One thing you need to ensure is that the services sending metrics to Graphite do it at the same granularity as your smallest retention period or the period you will be rendering your graphs in. If the data points in the graph will be every 60 seconds, you need to send metrics every 60 seconds from each service. If the graph will be showing a data point for every hour, you can send your metrics every hour. In your case the smallest period is every 60 seconds.

I encountered a similar problem in our system - graphite was configured with the smallest retention period of 10s:6h, but we had 7 instances of the same service generating lots of metrics and configured them to send data every 20 seconds in order to avoid overloading our monitoring. This caused an almost unavoidable misalignment, where the series from the different instances will have a datapoint every 20 seconds, but some would have it at 10, 30, 50 and others will have it at 0, 20, 40. Depending on how many services were aligned, we would get a very jagged graph, looking similar to yours.
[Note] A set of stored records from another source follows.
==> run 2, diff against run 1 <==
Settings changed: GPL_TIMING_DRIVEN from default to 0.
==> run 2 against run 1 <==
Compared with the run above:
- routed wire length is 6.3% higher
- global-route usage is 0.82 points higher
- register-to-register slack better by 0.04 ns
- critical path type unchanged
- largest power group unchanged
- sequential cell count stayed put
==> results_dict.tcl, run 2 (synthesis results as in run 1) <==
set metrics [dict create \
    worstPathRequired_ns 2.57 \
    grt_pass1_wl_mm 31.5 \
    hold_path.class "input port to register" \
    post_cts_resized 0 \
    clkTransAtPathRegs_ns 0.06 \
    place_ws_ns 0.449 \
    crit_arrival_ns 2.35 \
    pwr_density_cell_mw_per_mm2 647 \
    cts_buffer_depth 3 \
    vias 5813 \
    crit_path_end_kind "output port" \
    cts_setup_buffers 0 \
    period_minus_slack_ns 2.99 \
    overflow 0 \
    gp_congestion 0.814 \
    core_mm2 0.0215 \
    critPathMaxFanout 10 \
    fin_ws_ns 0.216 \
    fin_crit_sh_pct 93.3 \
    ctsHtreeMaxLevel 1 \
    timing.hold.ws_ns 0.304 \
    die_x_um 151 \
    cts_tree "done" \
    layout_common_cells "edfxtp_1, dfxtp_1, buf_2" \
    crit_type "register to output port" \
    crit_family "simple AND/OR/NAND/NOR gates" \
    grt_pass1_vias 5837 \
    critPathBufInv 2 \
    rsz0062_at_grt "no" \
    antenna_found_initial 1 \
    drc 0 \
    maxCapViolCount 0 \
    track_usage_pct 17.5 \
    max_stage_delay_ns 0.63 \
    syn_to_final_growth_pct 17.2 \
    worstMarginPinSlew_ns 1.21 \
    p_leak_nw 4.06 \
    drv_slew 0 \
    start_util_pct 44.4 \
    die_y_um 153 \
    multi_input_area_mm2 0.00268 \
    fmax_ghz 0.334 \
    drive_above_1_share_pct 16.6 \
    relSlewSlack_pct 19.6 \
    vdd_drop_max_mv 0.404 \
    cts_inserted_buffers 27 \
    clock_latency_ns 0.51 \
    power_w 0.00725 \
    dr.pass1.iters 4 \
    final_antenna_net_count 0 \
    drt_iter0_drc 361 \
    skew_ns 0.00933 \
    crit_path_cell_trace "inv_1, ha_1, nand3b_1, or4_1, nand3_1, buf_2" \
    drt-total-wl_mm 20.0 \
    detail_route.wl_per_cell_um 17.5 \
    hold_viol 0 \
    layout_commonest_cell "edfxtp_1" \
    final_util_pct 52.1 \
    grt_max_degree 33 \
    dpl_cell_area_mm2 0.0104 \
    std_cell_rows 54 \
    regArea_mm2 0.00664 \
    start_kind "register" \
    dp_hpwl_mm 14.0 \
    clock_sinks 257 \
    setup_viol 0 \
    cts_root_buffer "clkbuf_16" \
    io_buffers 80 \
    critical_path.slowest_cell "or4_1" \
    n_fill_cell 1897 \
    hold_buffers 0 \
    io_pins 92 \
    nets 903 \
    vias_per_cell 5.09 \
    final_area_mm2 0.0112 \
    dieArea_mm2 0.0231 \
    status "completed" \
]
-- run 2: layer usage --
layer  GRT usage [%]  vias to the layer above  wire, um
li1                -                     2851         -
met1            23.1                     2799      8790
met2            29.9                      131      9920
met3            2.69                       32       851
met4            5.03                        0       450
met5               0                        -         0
<file path="src/design/icache_config.svh">
// Instruction cache tag side configuration
// Geometry and fill timing shared by the packages and the RTL

`ifndef ICACHE_CONFIG_SVH
`define ICACHE_CONFIG_SVH

// =====================================================================
// Address geometry
// =====================================================================
`define ICACHE_ADDR_W       32  // Fetch address width
`define ICACHE_LINE_BYTES   16  // Bytes per cache line
`define ICACHE_LINES        64  // Lines per way, power of two

// =====================================================================
// Organization and timing
// =====================================================================
`define ICACHE_WAYS         2   // Associativity
`define ICACHE_FILL_LATENCY 6   // Cycles spent in FILL_WAIT per miss

`endif

</file>
<file path="src/design/icache_addr_pkg.sv">
// Address field types for the instruction cache tag side
// Splits a fetch address into tag, line index and byte offset

`include "icache_config.svh"

package icache_addr_pkg;

    // =================================================================
    // Field widths
    // =================================================================
    localparam int ADDR_W      = `ICACHE_ADDR_W;
    localparam int OFFSET_W    = $clog2(`ICACHE_LINE_BYTES);  // Byte in line
    localparam int LINE_ADDR_W = $clog2(`ICACHE_LINES);       // Line index
    localparam int TAG_W       = ADDR_W - LINE_ADDR_W - OFFSET_W;

    // =================================================================
    // Types
    // =================================================================
    typedef logic [ADDR_W-1:0]      addr_t;       // Full fetch address
    typedef logic [LINE_ADDR_W-1:0] line_addr_t;  // Index into a tag bank
    typedef logic [TAG_W-1:0]       tag_t;        // Bits above the index

    // Valid bit sits above the tag
    typedef logic [TAG_W:0]         tag_entry_t;

endpackage

</file>
<file path="src/design/icache_ctrl_pkg.sv">
// Controller types for the instruction cache tag side
// FSM state, one-hot way masks and the fill latency counter

`include "icache_config.svh"

package icache_ctrl_pkg;

    // One bit per way, one-hot for hits and victims
    typedef logic [`ICACHE_WAYS-1:0] way_mask_t;

    // Counts 0 .. fill latency - 1 in FILL_WAIT
    localparam int FILL_CNT_W = $clog2(`ICACHE_FILL_LATENCY + 1);
    typedef logic [FILL_CNT_W-1:0] fill_cnt_t;

    // =================================================================
    // Miss and flush FSM
    // =================================================================
    typedef enum logic [1:0] {
        IDLE,        // Lookups flow through the pipeline
        FILL_WAIT,   // Stand-in for memory latency
        FILL_WRITE,  // Victim way gets the new tag
        FLUSH        // Sweep that clears every valid bit
    } ctrl_state_t;

endpackage

</file>
<file path="src/design/icache_tag_if.sv">
// Tag bank interface of the instruction cache
// Controller drives lookup and update, banks return per-way hits

`timescale 1ns/1ps

interface icache_tag_if
    import icache_addr_pkg::*;
    import icache_ctrl_pkg::*;
();

    // Lookup side
    line_addr_t stage1_line_addr;  // Index of the incoming request
    logic       stage1_adv;        // Request accepted this cycle
    line_addr_t stage2_line_addr;  // Write index for port b
    tag_t       stage2_tag;        // Compare tag, also the write tag

    // Update side
    logic       update;            // Port b write enable
    logic       update_valid;      // Valid bit written with the tag
    way_mask_t  update_way;        // Ways written by this update

    // Compare result
    logic       tag_hit;
    way_mask_t  tag_hit_way;       // One-hot on a hit

    modport ctrl (
        output stage1_line_addr, stage1_adv,
        output stage2_line_addr, stage2_tag,
        output update, update_valid, update_way,
        input  tag_hit, tag_hit_way
    );

    modport banks (
        input  stage1_line_addr, stage1_adv,
        input  stage2_line_addr, stage2_tag,
        input  update, update_valid, update_way,
        output tag_hit, tag_hit_way
    );

endinterface

</file>
<file path="src/design/icache_tag_ctrl.sv">
// Instruction cache tag controller
// Runs the two-stage lookup, reports hit or miss, waits out the fill
// latency on a miss, writes the round-robin victim, and sweeps all
// lines on a flush or after reset

`timescale 1ns/1ps

`include "icache_config.svh"

module icache_tag_ctrl
    import icache_addr_pkg::*;
    import icache_ctrl_pkg::*;
(
    input  logic      clk,
    input  logic      rst,
    input  logic      req,
    input  addr_t     req_addr,
    input  logic      flush,
    output logic      busy,
    output logic      resp_valid,
    output logic      resp_hit,
    output way_mask_t resp_way,
    icache_tag_if.ctrl tags
);

    localparam line_addr_t LAST_LINE = line_addr_t'(`ICACHE_LINES - 1);
    localparam fill_cnt_t  LAST_WAIT = fill_cnt_t'(`ICACHE_FILL_LATENCY - 1);

    ctrl_state_t state;
    line_addr_t  req_line;       // Index field of req_addr
    tag_t        req_tag;        // Tag field of req_addr
    logic        accept_req;
    logic        accept_flush;
    logic        miss;           // Stage-2 lookup found no way

    // Stage 2 of the lookup
    logic        stage2_valid;
    line_addr_t  stage2_line_q;
    tag_t        stage2_tag_q;

    // Miss and flush bookkeeping
    line_addr_t  fill_line;      // Latched miss address
    tag_t        fill_tag;
    fill_cnt_t   fill_cnt;
    line_addr_t  sweep_line;     // Flush sweep position
    way_mask_t   victim;         // Round-robin pointer, one-hot

    // =================================================================
    // Request decode and acceptance
    // =================================================================
    assign req_line = req_addr[OFFSET_W +: LINE_ADDR_W];
    assign req_tag  = req_addr[ADDR_W-1 -: TAG_W];

    assign miss = stage2_valid && !tags.tag_hit;
    assign busy = (state != IDLE) || miss;  // Miss stalls in its own cycle

    assign accept_flush = flush && !busy;
    assign accept_req   = req && !busy && !flush;  // Flush wins a tie

    // Response straight out of stage 2
    assign resp_valid = stage2_valid;
    assign resp_hit   = stage2_valid && tags.tag_hit;
    assign resp_way   = tags.tag_hit_way;         // Zero on a miss

    // =================================================================
    // Lookup pipeline
    // =================================================================
    always_ff @(posedge clk) begin
        if (rst) begin
            stage2_valid <= 1'b0;
        end else begin
            stage2_valid <= accept_req;
        end
    end

    always_ff @(posedge clk) begin
        if (accept_req) begin
            stage2_line_q <= req_line;
            stage2_tag_q  <= req_tag;
        end
        if (state == IDLE && miss) begin  // Hold the missed address
            fill_line <= stage2_line_q;
            fill_tag  <= stage2_tag_q;
        end
    end

    // =================================================================
    // Miss fill and flush FSM
    // =================================================================
    always_ff @(posedge clk) begin
        if (rst) begin
            state      <= FLUSH;  // Reset sweep clears every bank
            sweep_line <= '0;
            fill_cnt   <= '0;
            victim     <= way_mask_t'(1);
        end else begin
            case (state)
                IDLE: begin
                    if (miss) begin
                        state    <= FILL_WAIT;
                        fill_cnt <= '0;
                    end else if (accept_flush) begin
                        state      <= FLUSH;
                        sweep_line <= '0;
                    end
                end
                FILL_WAIT: begin
                    fill_cnt <= fill_cnt + 1'b1;
                    if (fill_cnt == LAST_WAIT) begin
                        state <= FILL_WRITE;
                    end
                end
                FILL_WRITE: begin
                    state  <= IDLE;
                    // Rotate left by one way
                    victim <= (victim << 1) | (victim >> (`ICACHE_WAYS - 1));
                end
                FLUSH: begin
                    sweep_line <= sweep_line + 1'b1;
                    if (sweep_line == LAST_LINE) begin
                        state <= IDLE;
                    end
                end
                default: state <= IDLE;
            endcase
        end
    end

    // =================================================================
    // Bank interface drive
    // =================================================================
    assign tags.stage1_line_addr = req_line;
    assign tags.stage1_adv       = accept_req;

    always_comb begin
        case (state)
            FILL_WRITE: begin
                tags.update           = 1'b1;
                tags.update_valid     = 1'b1;
                tags.update_way       = victim;
                tags.stage2_line_addr = fill_line;
                tags.stage2_tag       = fill_tag;
            end
            FLUSH: begin
                tags.update           = 1'b1;
                tags.update_valid     = 1'b0;  // Invalidate
                tags.update_way       = '1;    // All ways at once
                tags.stage2_line_addr = sweep_line;
                tags.stage2_tag       = '0;
            end
            default: begin
                tags.update           = 1'b0;
                tags.update_valid     = 1'b0;
                tags.update_way       = '0;
                tags.stage2_line_addr = stage2_line_q;
                tags.stage2_tag       = stage2_tag_q;  // Compare tag
            end
        endcase
    end

endmodule

</file>
<file path="src/design/icache_tag_top.sv">
// Instruction cache tag side top level
// Joins the controller and the tag bank group through the tag interface

`timescale 1ns/1ps

module icache_tag_top
    import icache_addr_pkg::*;
    import icache_ctrl_pkg::*;
(
    input  logic      clk,
    input  logic      rst,
    input  logic      req,         // Lookup strobe
    input  addr_t     req_addr,
    input  logic      flush,       // Invalidate all lines
    output logic      busy,        // Back-pressure level
    output logic      resp_valid,
    output logic      resp_hit,
    output way_mask_t resp_way
);

    // =================================================================
    // Controller to bank link
    // =================================================================
    icache_tag_if tags ();

    icache_tag_ctrl u_ctrl (
        .clk        (clk),
        .rst        (rst),
        .req        (req),
        .req_addr   (req_addr),
        .flush      (flush),
        .busy       (busy),
        .resp_valid (resp_valid),
        .resp_hit   (resp_hit),
        .resp_way   (resp_way),
        .tags       (tags.ctrl)
    );

    itag_banks u_banks (
        .clk  (clk),
        .rst  (rst),
        .tags (tags.banks)
    );

endmodule

</file>
<file path="src/design/itag_banks.sv">
// Tag bank group of the instruction cache
// One bank per way, read on port a, tag update on port b,
// and the stage-2 compare that yields the hit vector

`timescale 1ns/1ps

`include "icache_config.svh"

module itag_banks
    import icache_addr_pkg::*;
    import icache_ctrl_pkg::*;
(
    input  logic       clk,
    input  logic       rst,
    icache_tag_if.banks tags
);

    // =================================================================
    // Compare qualifier
    // =================================================================
    logic       hit_allowed;                  // Stage 2 holds a real lookup
    tag_entry_t way_entry [`ICACHE_WAYS];     // Read data per way
    way_mask_t  hit_way;

    always_ff @(posedge clk) begin
        if (rst) begin
            hit_allowed <= 1'b0;
        end else begin
            hit_allowed <= tags.stage1_adv;  // Read data valid next cycle
        end
    end

    // =================================================================
    // Banks and per-way compare
    // =================================================================
    for (genvar i = 0; i < `ICACHE_WAYS; i++) begin : g_way
        tag_bank u_bank (
            .clk        (clk),
            // Lookup read
            .en_a       (tags.stage1_adv),
            .wen_a      (1'b0),
            .addr_a     (tags.stage1_line_addr),
            .data_in_a  ('0),
            .data_out_a (way_entry[i]),
            // Fill and flush write
            .en_b       (tags.update),
            .wen_b      (tags.update_way[i]),
            .addr_b     (tags.stage2_line_addr),
            .data_in_b  ({tags.update_valid, tags.stage2_tag}),
            .data_out_b ()
        );

        // Valid entry whose tag matches the stage-2 tag
        assign hit_way[i] = hit_allowed
                          && (way_entry[i] == {1'b1, tags.stage2_tag});
    end

    assign tags.tag_hit_way = hit_way;
    assign tags.tag_hit     = |hit_way;  // At most one way matches

endmodule

</file>
<file path="src/design/tag_bank.sv">
// Tag bank for one way
// Dual-port RAM of valid plus tag, registered reads on both ports

`timescale 1ns/1ps

`include "icache_config.svh"

module tag_bank
    import icache_addr_pkg::*;
(
    input  logic       clk,

    // Port a
    input  logic       en_a,
    input  logic       wen_a,
    input  line_addr_t addr_a,
    input  tag_entry_t data_in_a,
    output tag_entry_t data_out_a,

    // Port b
    input  logic       en_b,
    input  logic       wen_b,
    input  line_addr_t addr_b,
    input  tag_entry_t data_in_b,
    output tag_entry_t data_out_b
);

    tag_entry_t mem [`ICACHE_LINES];  // Block RAM, contents not reset

    // Read-first on both ports
    always_ff @(posedge clk) begin
        if (en_a) begin
            if (wen_a) begin
                mem[addr_a] <= data_in_a;
            end
            data_out_a <= mem[addr_a];  // Old contents on a write
        end
        if (en_b) begin
            if (wen_b) begin
                mem[addr_b] <= data_in_b;
            end
            data_out_b <= mem[addr_b];
        end
    end

endmodule

</file>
What I did to solve this problem for time periods that were returning data in 10 second increments was to use the keepLastValue function -> keepLastValue(1). I used 1 as parameter, because I only wanted to skip 1 None value, because I knew our service causes this by sending once every 20 seconds rather than every 10. This way the series generated by different services never had gaps, so sums were closer to the real number and the graphs stopped having the jagged look. I guess this introduced a bit of extra lag in the monitoring, but this is acceptable for our use case.